Objective: As of 3 September 2013, 399 cases of natalizumab-associated progressive multifocal leukoencephalopathy (PML) were confirmed in multiple sclerosis (MS) patients. We evaluated outcomes of natalizumab-treated MS patients who were asymptomatic at PML diagnosis.

Methods: Analyses included data available as of 5 June 2013. Asymptomatic patients diagnosed with PML by magnetic resonance imaging (MRI) findings and JC virus DNA detection in the central nervous system were compared with patients presenting with symptoms at diagnosis. Demographics, MRI, and survival over 12 months were analyzed. Expanded Disability Status Scale (EDSS) and Karnofsky Performance Scale (KPS) scores were recorded pre-PML, at diagnosis, and at 6 and 12 months post-diagnosis.

Results: A total of 372 PML cases were analyzed; 30 patients were asymptomatic and 342 were symptomatic at PML diagnosis. Classifications of PML lesions on MRI in asymptomatic versus symptomatic patients were unilobar in 68% versus 37%, multilobar in 21% versus 24%, and widespread in 11% versus 40%. In both groups with unilobar lesions, frontal lobe lesions predominated. Prior to PML, mean EDSS and KPS scores were similar for asymptomatic and symptomatic patients. At diagnosis, mean EDSS score was significantly lower for asymptomatic patients (4.1; n = 11) than for symptomatic patients (5.4; n = 193; P = 0.038). Six months after PML diagnosis, asymptomatic patients had less functional disability than symptomatic patients. As of 5 June 2013, 96.7% of asymptomatic patients and 75.4% of symptomatic patients were alive.

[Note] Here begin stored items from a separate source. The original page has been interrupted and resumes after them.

$ cat src/rtl/hello_scroller.sv
// Scrolling "HELLO" message driver for a multiplexed, active-low 7-segment display.
// A prescaled step tick moves the message offset; a free-running refresh counter walks the digits.
module hello_scroller #(
  parameter int NUM_DIGITS  = 4,
  parameter int MSG_LEN     = 8,
  parameter int STEP_DIV    = 50000000,
  parameter int REFRESH_DIV = 50000
) (
  input  logic                       clk,
  input  logic                       rstn,
  input  logic                       en,
  input  logic                       dir,
  input  logic                       blank,
  output logic [6:0]                 seg,
  output logic [NUM_DIGITS-1:0]      an,
  output logic [$clog2(MSG_LEN)-1:0] pos,
  output logic                       wrap
);

  localparam int POS_W = $clog2(MSG_LEN);
  localparam int D_W   = (NUM_DIGITS > 1) ? $clog2(NUM_DIGITS) : 1;
  localparam int SC_W  = (STEP_DIV > 1) ? $clog2(STEP_DIV) : 1;
  localparam int RC_W  = (REFRESH_DIV > 1) ? $clog2(REFRESH_DIV) : 1;

  localparam logic [SC_W-1:0]  STEP_LAST = SC_W'(STEP_DIV - 1);
  localparam logic [RC_W-1:0]  REF_LAST  = RC_W'(REFRESH_DIV - 1);
  localparam logic [D_W-1:0]   D_LAST    = D_W'(NUM_DIGITS - 1);
  localparam logic [POS_W-1:0] POS_LAST  = POS_W'(MSG_LEN - 1);
  localparam logic [4:0]       MSG_LEN_X = 5'(MSG_LEN);

  localparam logic [6:0] SEG_H     = 7'b1001000;
  localparam logic [6:0] SEG_E     = 7'b0110000;
  localparam logic [6:0] SEG_L     = 7'b1110001;
  localparam logic [6:0] SEG_O     = 7'b0000001;
  localparam logic [6:0] SEG_BLANK = 7'b1111111;

  logic [SC_W-1:0] step_cnt;
  logic [RC_W-1:0] ref_cnt;
  logic [D_W-1:0]  digit;
  logic            tick;
  logic            ref_tc;
  logic [4:0]      idx_sum;
  logic [4:0]      idx;
  logic [6:0]      char_seg;

  assign tick   = en && (step_cnt == STEP_LAST);
  assign ref_tc = (ref_cnt == REF_LAST);

  // 5-bit sum holds pos+digit up to 15+7 without truncation; it is always < 2*MSG_LEN,
  // so one conditional subtract is a full modulo.
  assign idx_sum = 5'(pos) + 5'(digit);
  assign idx     = (idx_sum >= MSG_LEN_X) ? (idx_sum - MSG_LEN_X) : idx_sum;

  always_comb begin
    char_seg = SEG_BLANK;
    case (idx)
      5'd0:       char_seg = SEG_H;
      5'd1:       char_seg = SEG_E;
      5'd2, 5'd3: char_seg = SEG_L;
      5'd4:       char_seg = SEG_O;
      default:    char_seg = SEG_BLANK;
    endcase
  end

  always_ff @(posedge clk or negedge rstn) begin
    if (!rstn) begin
      step_cnt <= '0;
    end else if (en) begin
      step_cnt <= tick ? '0 : step_cnt + SC_W'(1);
    end
  end

  always_ff @(posedge clk or negedge rstn) begin
    if (!rstn) begin
      pos  <= '0;
      wrap <= 1'b0;
    end else if (tick) begin
      if (!dir) begin
        pos  <= (pos == POS_LAST) ? '0 : pos + POS_W'(1);
        wrap <= (pos == POS_LAST);
      end else begin
        pos  <= (pos == '0) ? POS_LAST : pos - POS_W'(1);
        wrap <= (pos == '0);
      end
    end else begin
      wrap <= 1'b0;
    end
  end

  always_ff @(posedge clk or negedge rstn) begin
    if (!rstn) begin
      ref_cnt <= '0;
      digit   <= '0;
    end else begin
      ref_cnt <= ref_tc ? '0 : ref_cnt + RC_W'(1);
      if (ref_tc) begin
        digit <= (digit == D_LAST) ? '0 : digit + D_W'(1);
      end
    end
  end

  // Output register samples pre-edge digit/pos, so counter updates show one edge later.
  always_ff @(posedge clk or negedge rstn) begin
    if (!rstn) begin
      an  <= '1;
      seg <= SEG_BLANK;
    end else if (blank) begin
      an  <= '1;
      seg <= SEG_BLANK;
    end else begin
      an  <= ~(NUM_DIGITS'(1) << digit);
      seg <= char_seg;
    end
  end

endmodule
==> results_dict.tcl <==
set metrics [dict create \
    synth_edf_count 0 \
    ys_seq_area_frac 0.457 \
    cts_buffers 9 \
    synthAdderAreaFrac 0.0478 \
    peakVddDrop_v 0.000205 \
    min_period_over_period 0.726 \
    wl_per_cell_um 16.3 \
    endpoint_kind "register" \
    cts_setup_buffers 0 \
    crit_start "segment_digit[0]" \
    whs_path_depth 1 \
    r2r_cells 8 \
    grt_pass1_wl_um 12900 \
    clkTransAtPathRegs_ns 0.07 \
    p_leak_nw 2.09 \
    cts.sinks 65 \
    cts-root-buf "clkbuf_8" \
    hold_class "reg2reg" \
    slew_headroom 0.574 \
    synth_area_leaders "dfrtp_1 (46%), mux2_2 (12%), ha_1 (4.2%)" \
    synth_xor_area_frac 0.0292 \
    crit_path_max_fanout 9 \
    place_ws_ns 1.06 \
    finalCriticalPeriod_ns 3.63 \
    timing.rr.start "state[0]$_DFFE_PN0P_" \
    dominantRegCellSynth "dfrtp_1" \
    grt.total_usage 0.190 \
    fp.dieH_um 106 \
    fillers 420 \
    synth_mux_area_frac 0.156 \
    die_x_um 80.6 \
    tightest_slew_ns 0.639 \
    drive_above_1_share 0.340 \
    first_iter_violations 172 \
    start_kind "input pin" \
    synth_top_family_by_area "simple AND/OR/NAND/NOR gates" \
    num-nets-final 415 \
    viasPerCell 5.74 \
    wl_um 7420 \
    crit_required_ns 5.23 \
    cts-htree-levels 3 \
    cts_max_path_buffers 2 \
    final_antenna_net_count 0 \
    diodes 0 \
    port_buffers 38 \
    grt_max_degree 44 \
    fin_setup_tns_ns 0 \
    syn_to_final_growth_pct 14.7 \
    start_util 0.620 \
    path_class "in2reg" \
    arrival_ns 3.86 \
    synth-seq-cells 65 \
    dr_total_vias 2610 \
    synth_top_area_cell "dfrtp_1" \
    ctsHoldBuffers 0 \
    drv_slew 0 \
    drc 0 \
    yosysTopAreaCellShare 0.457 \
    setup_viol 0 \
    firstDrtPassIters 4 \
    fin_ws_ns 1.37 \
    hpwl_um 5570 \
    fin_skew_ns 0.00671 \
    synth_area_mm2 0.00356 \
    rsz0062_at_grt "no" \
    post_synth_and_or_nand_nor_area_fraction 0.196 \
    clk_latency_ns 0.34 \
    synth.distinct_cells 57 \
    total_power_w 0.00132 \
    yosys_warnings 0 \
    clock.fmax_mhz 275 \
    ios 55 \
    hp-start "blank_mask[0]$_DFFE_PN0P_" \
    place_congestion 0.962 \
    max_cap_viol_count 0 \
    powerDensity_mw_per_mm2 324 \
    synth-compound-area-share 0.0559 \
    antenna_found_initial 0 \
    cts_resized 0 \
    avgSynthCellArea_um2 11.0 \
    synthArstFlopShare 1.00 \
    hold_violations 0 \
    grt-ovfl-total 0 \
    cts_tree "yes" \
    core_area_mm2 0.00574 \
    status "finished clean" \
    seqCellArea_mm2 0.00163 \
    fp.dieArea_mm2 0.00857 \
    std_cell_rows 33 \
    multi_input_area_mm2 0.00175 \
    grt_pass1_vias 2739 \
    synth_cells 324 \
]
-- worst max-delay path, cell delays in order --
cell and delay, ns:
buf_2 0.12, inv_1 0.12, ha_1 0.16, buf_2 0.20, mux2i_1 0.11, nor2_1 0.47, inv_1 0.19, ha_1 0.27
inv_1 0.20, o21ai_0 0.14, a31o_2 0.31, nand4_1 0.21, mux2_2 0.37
<file path="config.mk">
export PLATFORM = sky130hd
export DESIGN_NAME = param_dpram
export DESIGN_NICKNAME = d
export VERILOG_FILES = /design/src/rtl/param_dpram.sv
export SDC_FILE = /design/constraint.sdc
export NUM_CORES = 2
export LEC_CHECK = 0
export ABC_AREA = 1
export CORE_MARGIN = 2
export CORE_UTILIZATION = 45
export CTS_BUF_LIST = sky130_fd_sc_hd__clkbuf_8 sky130_fd_sc_hd__clkbuf_16
export DETAILED_ROUTE_END_ITERATION = 16
export PLACE_DENSITY = 0.66
export SETUP_SLACK_MARGIN = 0.2
export SLEW_MARGIN = 30
export SYNTH_ARGS = -nofsm -noshare
export SYNTH_HDL_FRONTEND = slang
export SYNTH_SLANG_ARGS = --single-unit
</file>
<file path="constraint.sdc">
create_clock -name clock_i -period 5.3 [get_ports clock_i]
set_input_delay 0.53 -clock clock_i [delete_from_list [all_inputs] [get_ports clock_i]]
set_output_delay 0.53 -clock clock_i [all_outputs]
set_load 0.02 [all_outputs]
</file>
$ cat src/rtl/csa_result_fifo.sv
// Four-entry result FIFO for carry-save adder outputs: stores {cout, sum}, tracks overflow and carry count.
// Optional carry counter is enabled by defining CSA_RESULT_CARRY_CNT_EN; otherwise carry_cnt is tied to zero.
module csa_result_fifo (
  input  logic       clk,
  input  logic       rst_n,
  input  logic       clr,
  input  logic       in_valid,
  output logic       in_ready,
  input  logic [7:0] in_sum,
  input  logic       in_cout,
  output logic       out_valid,
  input  logic       out_ready,
  output logic [8:0] out_data,
  output logic [2:0] level,
  output logic       ovf,
  output logic [7:0] carry_cnt
);

  logic [8:0] mem_q [4];
  logic [1:0] wr_ptr_q, wr_ptr_d;
  logic [1:0] rd_ptr_q, rd_ptr_d;
  logic [2:0] level_q, level_d;
  logic       ovf_q, ovf_d;
  logic       push, pop;

  assign in_ready  = (level_q != 3'd4);
  assign out_valid = (level_q != 3'd0);
  assign push      = in_valid && in_ready && !clr;
  assign pop       = out_valid && out_ready && !clr;
  assign out_data  = out_valid ? mem_q[rd_ptr_q] : 9'h000;
  assign level     = level_q;
  assign ovf       = ovf_q;

  always_comb begin
    wr_ptr_d = wr_ptr_q;
    rd_ptr_d = rd_ptr_q;
    level_d  = level_q;
    ovf_d    = ovf_q;
    if (clr) begin
      wr_ptr_d = 2'd0;
      rd_ptr_d = 2'd0;
      level_d  = 3'd0;
      ovf_d    = 1'b0;
    end else begin
      if (push) wr_ptr_d = wr_ptr_q + 2'd1;
      if (pop)  rd_ptr_d = rd_ptr_q + 2'd1;
      case ({push, pop})
        2'b10:   level_d = level_q + 3'd1;
        2'b01:   level_d = level_q - 3'd1;
        default: level_d = level_q;
      endcase
      if (in_valid && !in_ready) ovf_d = 1'b1;
    end
  end

  always_ff @(posedge clk or negedge rst_n) begin
    if (!rst_n) begin
      wr_ptr_q <= 2'd0;
      rd_ptr_q <= 2'd0;
      level_q  <= 3'd0;
      ovf_q    <= 1'b0;
    end else begin
      wr_ptr_q <= wr_ptr_d;
      rd_ptr_q <= rd_ptr_d;
      level_q  <= level_d;
      ovf_q    <= ovf_d;
    end
  end

  // Storage has no reset; out_data is masked to zero whenever the FIFO is empty.
  always_ff @(posedge clk) begin
    if (push) mem_q[wr_ptr_q] <= {in_cout, in_sum};
  end

`ifdef CSA_RESULT_CARRY_CNT_EN
  logic [7:0] carry_cnt_q, carry_cnt_d;

  always_comb begin
    carry_cnt_d = carry_cnt_q;
    if (clr)
      carry_cnt_d = 8'h00;
    else if (push && in_cout && (carry_cnt_q != 8'hFF))
      carry_cnt_d = carry_cnt_q + 8'd1;
  end

  always_ff @(posedge clk or negedge rst_n) begin
    if (!rst_n) carry_cnt_q <= 8'h00;
    else        carry_cnt_q <= carry_cnt_d;
  end

  assign carry_cnt = carry_cnt_q;
`else
  assign carry_cnt = 8'h00;
`endif

endmodule
`config.mk`:
```
export PLATFORM = sky130hd
export DESIGN_NAME = reg_serie_para
export DESIGN_NICKNAME = d
export VERILOG_FILES = /design/src/rtl/reg_serie_para.sv
export SDC_FILE = /design/constraint.sdc
export NUM_CORES = 1
export LEC_CHECK = 0
export BUFFER_PORTS_ARGS = -buffer_cell sky130_fd_sc_hd__buf_2
export CAP_MARGIN = 20
export CELL_PAD_IN_SITES_DETAIL_PLACEMENT = 1
export CELL_PAD_IN_SITES_GLOBAL_PLACEMENT = 1
export CORE_MARGIN = 4
export CORE_UTILIZATION = 25
export DETAILED_ROUTE_END_ITERATION = 8
export PLACE_DENSITY = 0.48
export REMOVE_ABC_BUFFERS = 1
export SLEW_MARGIN = 15
export SYNTH_ARGS = -nofsm -noshare
export SYNTH_HDL_FRONTEND = slang
export SYNTH_SLANG_ARGS = --single-unit
```
`constraint.sdc`:
```
create_clock -name clk_i -period 2.2 [get_ports clk_i]
set_input_delay 0.22 -clock clk_i [delete_from_list [all_inputs] [get_ports clk_i]]
set_output_delay 0.22 -clock clk_i [all_outputs]
set_load 0.05 [all_outputs]
```
`src/rtl/reg_serie_para.sv`:
```
// reg_serie_para: serial-in / parallel-out SPI receive register.
// Captures synchronized MISO bits on controller strobes and publishes each word.
module reg_serie_para #(
    parameter int WIDTH       = 8,
    parameter bit MSB_FIRST   = 1'b1,
    parameter int SYNC_STAGES = 2
) (
    input  logic             clk_i,
    input  logic             rst_i,
    input  logic             start_i,
    input  logic             sample_i,
    input  logic             abort_i,
    input  logic             miso_i,
    output logic [WIDTH-1:0] data_o,
    output logic             valid_o,
    output logic             busy_o
);

    localparam int CW = (WIDTH > 1) ? $clog2(WIDTH) : 1;
    localparam logic [CW-1:0] LAST = CW'(WIDTH - 1);

    typedef enum logic [1:0] {
        IDLE = 2'd0,
        RECV = 2'd1,
        DONE = 2'd2
    } state_t;

    state_t                 r_state;
    logic [SYNC_STAGES-1:0] r_sync;
    logic [WIDTH-1:0]       r_sreg;
    logic [CW-1:0]          r_cnt;
    logic [WIDTH-1:0]       r_data;
    logic                   r_valid;
    logic                   r_busy;

    logic                   w_miso_s;
    logic [WIDTH-1:0]       w_sreg_nxt;
    logic                   w_last;

    assign w_miso_s = r_sync[SYNC_STAGES-1];
    assign w_last   = (r_cnt == LAST);

    // Bring the asynchronous MISO line into the clock domain.
    always_ff @(posedge clk_i) begin
        if (!rst_i) begin
            r_sync <= '0;
        end else begin
            r_sync[0] <= miso_i;
            for (int i = 1; i < SYNC_STAGES; i++) begin
                r_sync[i] <= r_sync[i-1];
            end
        end
    end

    // Shift direction decides where the first received bit ends up.
    always_comb begin
        w_sreg_nxt = r_sreg;
        if (MSB_FIRST) begin
            w_sreg_nxt = {r_sreg[WIDTH-2:0], w_miso_s};
        end else begin
            w_sreg_nxt = {w_miso_s, r_sreg[WIDTH-1:1]};
        end
    end

    // Frame FSM; every output is registered alongside the state.
    always_ff @(posedge clk_i) begin
        if (!rst_i) begin
            r_state <= IDLE;
            r_sreg  <= '0;
            r_cnt   <= '0;
            r_data  <= '0;
            r_valid <= 1'b0;
            r_busy  <= 1'b0;
        end else begin
            unique case (r_state)
                IDLE: begin
                    r_valid <= 1'b0;
                    if (start_i) begin
                        r_sreg  <= '0;
                        r_cnt   <= '0;
                        r_busy  <= 1'b1;
                        r_state <= RECV;
                    end else begin
                        r_busy  <= 1'b0;
                    end
                end
                RECV: begin
                    r_valid <= 1'b0;
                    if (abort_i) begin
                        r_cnt   <= '0;
                        r_busy  <= 1'b0;
                        r_state <= IDLE;
                    end else if (sample_i) begin
                        r_sreg <= w_sreg_nxt;
                        if (w_last) begin
                            r_data  <= w_sreg_nxt;
                            r_valid <= 1'b1;
                            r_cnt   <= '0;
                            r_busy  <= 1'b0;
                            r_state <= DONE;
                        end else begin
                            r_cnt <= r_cnt + 1'b1;
                        end
                    end
                end
                DONE: begin
                    r_valid <= 1'b0;
                    if (start_i) begin
                        r_sreg  <= '0;
                        r_cnt   <= '0;
                        r_busy  <= 1'b1;
                        r_state <= RECV;
                    end else begin
                        r_busy  <= 1'b0;
                        r_state <= IDLE;
                    end
                end
                default: begin
                    r_cnt   <= '0;
                    r_valid <= 1'b0;
                    r_busy  <= 1'b0;
                    r_state <= IDLE;
                end
            endcase
        end
    end

    assign data_o  = r_data;
    assign valid_o = r_valid;
    assign busy_o  = r_busy;

endmodule

```
* Yosys cells after proc, flatten, opt, wreduce, memory -nomap -nowiden
Cells that the tools add are included.
** Word-level totals
- Register bits :: 24
- Bits in latches :: 0
- Memory bits (writable) :: 0
- Memory bits (read-only) :: 0
- Bits of input ports :: 6
- Output and inout bits :: 10
- Word-level logic and storage cells :: 51
- Memories :: 0
** Cells by class
- Add/sub/neg operators :: 1
- Multipliers :: 0
- Divide/modulo/power cells :: 0
- Magnitude comparators :: 0
- Eq/ne operators :: 9
- Shift-type cells :: 0
- Muxes and demuxes :: 21
- Bitwise operators :: 4
- Reductions and logical operators :: 9
** Operators with widths (count)
- 7-bit 2-to-1 mux :: 3
- 7-bit one-hot mux with 2 select lines :: 1
- 3-bit 2-to-1 mux :: 4
- 2-bit 2-to-1 mux :: 4
- 4-bit AND reduction :: 2
- 1-bit 2-to-1 mux :: 6
- 2-bit inequality test (second input constant) :: 3
- 3-bit inequality test (second input constant) :: 2
- 2-bit one-hot mux with 3 select lines :: 1
- 3-bit one-hot mux with 2 select lines :: 1
- 1-bit inverter :: 4
- 2-bit AND reduction :: 2
- 4-bit OR reduction :: 1
- 3-bit by 1-bit adder with 3-bit output (second input constant) :: 1
- 3-bit equality test (second input constant) :: 1
- 3-bit AND reduction :: 1
- 2-bit by 1-bit equality test with 1-bit output (second input constant) :: 1
- 2-bit equality test (second input constant) :: 1
- 2-bit logical NOT :: 1
- 2-bit by 1-bit inequality test with 1-bit output (second input constant) :: 1
- 1-bit one-hot mux with 2 select lines :: 1
- 2-bit nonzero test :: 1
- 2-bit OR reduction :: 1

* Logic depth before layout (Yosys ltp)
- Depth after elaboration :: 5
- Mapped depth :: 5
- Gate-level depth less buffers :: 5

* Worst setup path after synthesis
OpenSTA, ideal clock, no wires.
- Kind :: reg-to-reg
- From :: register r_cnt[0]
- To :: register r_state[1]
- Library setup time :: 0.114 ns
- Data arrival time :: 1.296 ns
- Required time :: 2.086 ns
- Slack :: 0.790 ns
- Stages on the path, launching flop included :: 5
- Path buffers :: 0
- Period minus slack after synthesis :: 1.410 ns
- Path through :: dfxtp_1 ha_1 ha_1 nor4b_1 and2b_1
** Between the ends
- Cells in the longest elaborated chain, start to end :: 3
** Ends and longest elaborated chain
- start: declaration :: line 31 : logic [CW-1:0] r_cnt;
- start signal: assignment :: line 102 : r_cnt <= r_cnt + 1'b1;
- 3-bit equality test :: line 41 : assign w_last = (r_cnt == LAST);
- via w_last :: line 38 : logic w_last;
- 3-bit inequality test (no source line)
- 3-bit AND reduction (no source line)
- end signal: assignment :: line 68 : r_state <= IDLE;
- end signal: assignment :: line 82 : r_state <= RECV;
- end signal: assignment :: line 92 : r_state <= IDLE;
- end: declaration :: line 28 : state_t r_state;
The timed path passes the listed nets, and every way through them passes these cells.
A chain may end at the register's enable or synchronous reset.

* Final worst setup path
- From :: register r_cnt[0]
- To :: register r_cnt[1]
** Between the ends
- Cells in the longest elaborated chain, start to end :: 5
** Ends and longest elaborated chain
- 3-bit equality test :: line 41
- via w_last :: line 38
- 3-bit 2-to-1 mux :: line 95 : if (w_last) begin
- 3-bit 2-to-1 mux :: line 93 : end else if (sample_i) begin
- 3-bit 2-to-1 mux :: line 89 : if (abort_i) begin
- 3-bit one-hot mux with 2 select lines :: line 75 : unique case (r_state)
The timed path passes the listed nets, and every way through them passes these cells. The select of a mux whose other input is x is not followed.
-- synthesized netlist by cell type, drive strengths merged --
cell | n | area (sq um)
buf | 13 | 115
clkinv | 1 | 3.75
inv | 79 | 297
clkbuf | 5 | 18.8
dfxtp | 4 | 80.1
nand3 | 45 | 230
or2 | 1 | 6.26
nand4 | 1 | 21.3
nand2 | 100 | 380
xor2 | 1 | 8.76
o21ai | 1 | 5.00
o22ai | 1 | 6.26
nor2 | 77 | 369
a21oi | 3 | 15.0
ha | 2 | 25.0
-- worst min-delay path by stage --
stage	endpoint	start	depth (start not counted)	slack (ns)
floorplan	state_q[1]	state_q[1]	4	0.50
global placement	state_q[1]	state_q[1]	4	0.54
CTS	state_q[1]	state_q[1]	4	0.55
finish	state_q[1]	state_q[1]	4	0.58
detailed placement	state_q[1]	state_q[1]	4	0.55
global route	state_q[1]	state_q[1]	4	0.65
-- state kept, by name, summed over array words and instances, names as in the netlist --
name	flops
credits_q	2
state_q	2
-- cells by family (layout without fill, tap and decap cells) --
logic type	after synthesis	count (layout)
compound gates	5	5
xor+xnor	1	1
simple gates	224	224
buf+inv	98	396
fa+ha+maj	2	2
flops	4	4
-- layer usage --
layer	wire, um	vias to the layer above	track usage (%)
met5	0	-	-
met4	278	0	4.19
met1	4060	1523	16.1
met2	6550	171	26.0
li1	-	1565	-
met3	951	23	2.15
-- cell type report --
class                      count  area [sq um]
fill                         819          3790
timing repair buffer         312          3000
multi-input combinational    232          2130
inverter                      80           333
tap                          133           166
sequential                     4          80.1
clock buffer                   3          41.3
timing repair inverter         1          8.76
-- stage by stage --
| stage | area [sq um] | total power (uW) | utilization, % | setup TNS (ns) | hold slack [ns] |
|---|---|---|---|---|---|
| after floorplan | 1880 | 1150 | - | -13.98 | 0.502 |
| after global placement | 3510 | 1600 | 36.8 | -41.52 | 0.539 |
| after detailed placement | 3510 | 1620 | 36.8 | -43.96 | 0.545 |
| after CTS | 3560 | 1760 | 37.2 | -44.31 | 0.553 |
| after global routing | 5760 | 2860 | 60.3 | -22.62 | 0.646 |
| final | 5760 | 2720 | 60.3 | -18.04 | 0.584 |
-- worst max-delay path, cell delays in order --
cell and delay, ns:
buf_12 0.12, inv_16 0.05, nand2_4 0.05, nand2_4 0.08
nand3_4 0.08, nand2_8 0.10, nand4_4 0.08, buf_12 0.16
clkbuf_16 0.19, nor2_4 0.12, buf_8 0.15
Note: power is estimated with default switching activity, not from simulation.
$ cat src/flat_wrapper.sv
// flat-port wrapper written by rule: the top's interface ports become plain ports
module l2_cache_control_flat 
#(
  parameter int s_index  = 3,
  parameter int s_offset = 5
)
  (clk, rst_n, bus_mem_read, bus_mem_write, bus_mem_address, bus_pmem_resp, bus_tag_out0, bus_tag_out1, bus_valid_out0, bus_valid_out1, bus_dirty_out0, bus_dirty_out1, bus_lru_out, bus_mem_resp, bus_pmem_read, bus_pmem_write, bus_pmem_address, bus_arr_rindex, bus_arr_windex, bus_tag_in, bus_tag_load0, bus_tag_load1, bus_valid_load0, bus_valid_load1, bus_dirty_load0, bus_dirty_load1, bus_data_load0, bus_data_load1, bus_lru_load, bus_dirty_in, bus_lru_in, bus_data_sel, bus_wb_way);
  l2_cache_control_if #(.s_index(s_index), .s_offset(s_offset)) bus_i ();
  input  logic clk;
  input  logic rst_n;
  input wire logic [$bits(bus_i.mem_read)-1:0] bus_mem_read;
  input wire logic [$bits(bus_i.mem_write)-1:0] bus_mem_write;
  input wire logic [$bits(bus_i.mem_address)-1:0] bus_mem_address;
  input wire logic [$bits(bus_i.pmem_resp)-1:0] bus_pmem_resp;
  input wire logic [$bits(bus_i.tag_out0)-1:0] bus_tag_out0;
  input wire logic [$bits(bus_i.tag_out1)-1:0] bus_tag_out1;
  input wire logic [$bits(bus_i.valid_out0)-1:0] bus_valid_out0;
  input wire logic [$bits(bus_i.valid_out1)-1:0] bus_valid_out1;
  input wire logic [$bits(bus_i.dirty_out0)-1:0] bus_dirty_out0;
  input wire logic [$bits(bus_i.dirty_out1)-1:0] bus_dirty_out1;
  input wire logic [$bits(bus_i.lru_out)-1:0] bus_lru_out;
  output wire logic [$bits(bus_i.mem_resp)-1:0] bus_mem_resp;
  output wire logic [$bits(bus_i.pmem_read)-1:0] bus_pmem_read;
  output wire logic [$bits(bus_i.pmem_write)-1:0] bus_pmem_write;
  output wire logic [$bits(bus_i.pmem_address)-1:0] bus_pmem_address;
  output wire logic [$bits(bus_i.arr_rindex)-1:0] bus_arr_rindex;
  output wire logic [$bits(bus_i.arr_windex)-1:0] bus_arr_windex;
  output wire logic [$bits(bus_i.tag_in)-1:0] bus_tag_in;
  output wire logic [$bits(bus_i.tag_load0)-1:0] bus_tag_load0;
  output wire logic [$bits(bus_i.tag_load1)-1:0] bus_tag_load1;
  output wire logic [$bits(bus_i.valid_load0)-1:0] bus_valid_load0;
  output wire logic [$bits(bus_i.valid_load1)-1:0] bus_valid_load1;
  output wire logic [$bits(bus_i.dirty_load0)-1:0] bus_dirty_load0;
  output wire logic [$bits(bus_i.dirty_load1)-1:0] bus_dirty_load1;
  output wire logic [$bits(bus_i.data_load0)-1:0] bus_data_load0;
  output wire logic [$bits(bus_i.data_load1)-1:0] bus_data_load1;
  output wire logic [$bits(bus_i.lru_load)-1:0] bus_lru_load;
  output wire logic [$bits(bus_i.dirty_in)-1:0] bus_dirty_in;
  output wire logic [$bits(bus_i.lru_in)-1:0] bus_lru_in;
  output wire logic [$bits(bus_i.data_sel)-1:0] bus_data_sel;
  output wire logic [$bits(bus_i.wb_way)-1:0] bus_wb_way;
  assign bus_i.mem_read = bus_mem_read;
  assign bus_i.mem_write = bus_mem_write;
  assign bus_i.mem_address = bus_mem_address;
  assign bus_i.pmem_resp = bus_pmem_resp;
  assign bus_i.tag_out0 = bus_tag_out0;
  assign bus_i.tag_out1 = bus_tag_out1;
  assign bus_i.valid_out0 = bus_valid_out0;
  assign bus_i.valid_out1 = bus_valid_out1;
  assign bus_i.dirty_out0 = bus_dirty_out0;
  assign bus_i.dirty_out1 = bus_dirty_out1;
  assign bus_i.lru_out = bus_lru_out;
  assign bus_mem_resp = bus_i.mem_resp;
  assign bus_pmem_read = bus_i.pmem_read;
  assign bus_pmem_write = bus_i.pmem_write;
  assign bus_pmem_address = bus_i.pmem_address;
  assign bus_arr_rindex = bus_i.arr_rindex;
  assign bus_arr_windex = bus_i.arr_windex;
  assign bus_tag_in = bus_i.tag_in;
  assign bus_tag_load0 = bus_i.tag_load0;
  assign bus_tag_load1 = bus_i.tag_load1;
  assign bus_valid_load0 = bus_i.valid_load0;
  assign bus_valid_load1 = bus_i.valid_load1;
  assign bus_dirty_load0 = bus_i.dirty_load0;
  assign bus_dirty_load1 = bus_i.dirty_load1;
  assign bus_data_load0 = bus_i.data_load0;
  assign bus_data_load1 = bus_i.data_load1;
  assign bus_lru_load = bus_i.lru_load;
  assign bus_dirty_in = bus_i.dirty_in;
  assign bus_lru_in = bus_i.lru_in;
  assign bus_data_sel = bus_i.data_sel;
  assign bus_wb_way = bus_i.wb_way;
  l2_cache_control #(.s_index(s_index), .s_offset(s_offset)) u_core (.clk(clk), .rst_n(rst_n), .bus(bus_i));
endmodule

Interpretation: PML patients asymptomatic at diagnosis had better survival and less functional disability than those who were symptomatic at diagnosis.

Figure 1

Distribution of PML lesions in asymptomatic and symptomatic PML patients. MRI data for 46 patients, including two asymptomatic patients, were not available. Total percentages may be greater than 100% due to rounding. PML, progressive multifocal leukoencephalopathy; MRI, magnetic resonance imaging.

Figure 2

Representative MRI scans of progression from asymptomatic to symptomatic PML. Asymptomatic PML was diagnosed in a 43-year-old woman with no prior IS use who had previously received interferon beta-1a. Twenty-two months after natalizumab initiation, she had no clinical signs of PML, but MRI showed a hyperintense cortical ribbon on both sides of the superior frontal sulcus (panel 1). Four months later the patient was still asymptomatic, but follow-up imaging showed multilobar lesions and natalizumab was discontinued (panel 2). Six months after first visualization of PML on MRI, PML symptoms, primarily visual, had developed and widespread lesions were present on brain MRI scan (panel 3). Anti-JCV antibody was detected in CSF at this time. MRI, magnetic resonance imaging; PML, progressive multifocal leukoencephalopathy; IS, immunosuppressive; JCV, JC virus; CSF, cerebrospinal fluid.

Figure 3

(A) EDSS and (B) KPS scores for asymptomatic and symptomatic PML patients measured over time. Weighted polynomial regression using the LOWESS algorithm. The EDSS and KPS scores for asymptomatic and symptomatic PML patients are shown for time points prior to PML diagnosis, at PML diagnosis, and post-PML diagnosis. Each symbol represents a single patient measurement at a single time point. EDSS and KPS scores were not available for all patients at all time points. Data prior to diagnosis were gathered from medical records. The dark gray lines represent polynomial regression trend-lines (LOWESS curves) for asymptomatic patients; the light gray lines represent polynomial regression trend-lines (LOWESS curves) for symptomatic patients. EDSS, Expanded Disability Status Scale; KPS, Karnofsky Performance Scale; PML, progressive multifocal leukoencephalopathy; LOWESS, locally weighted scatterplot smoothing.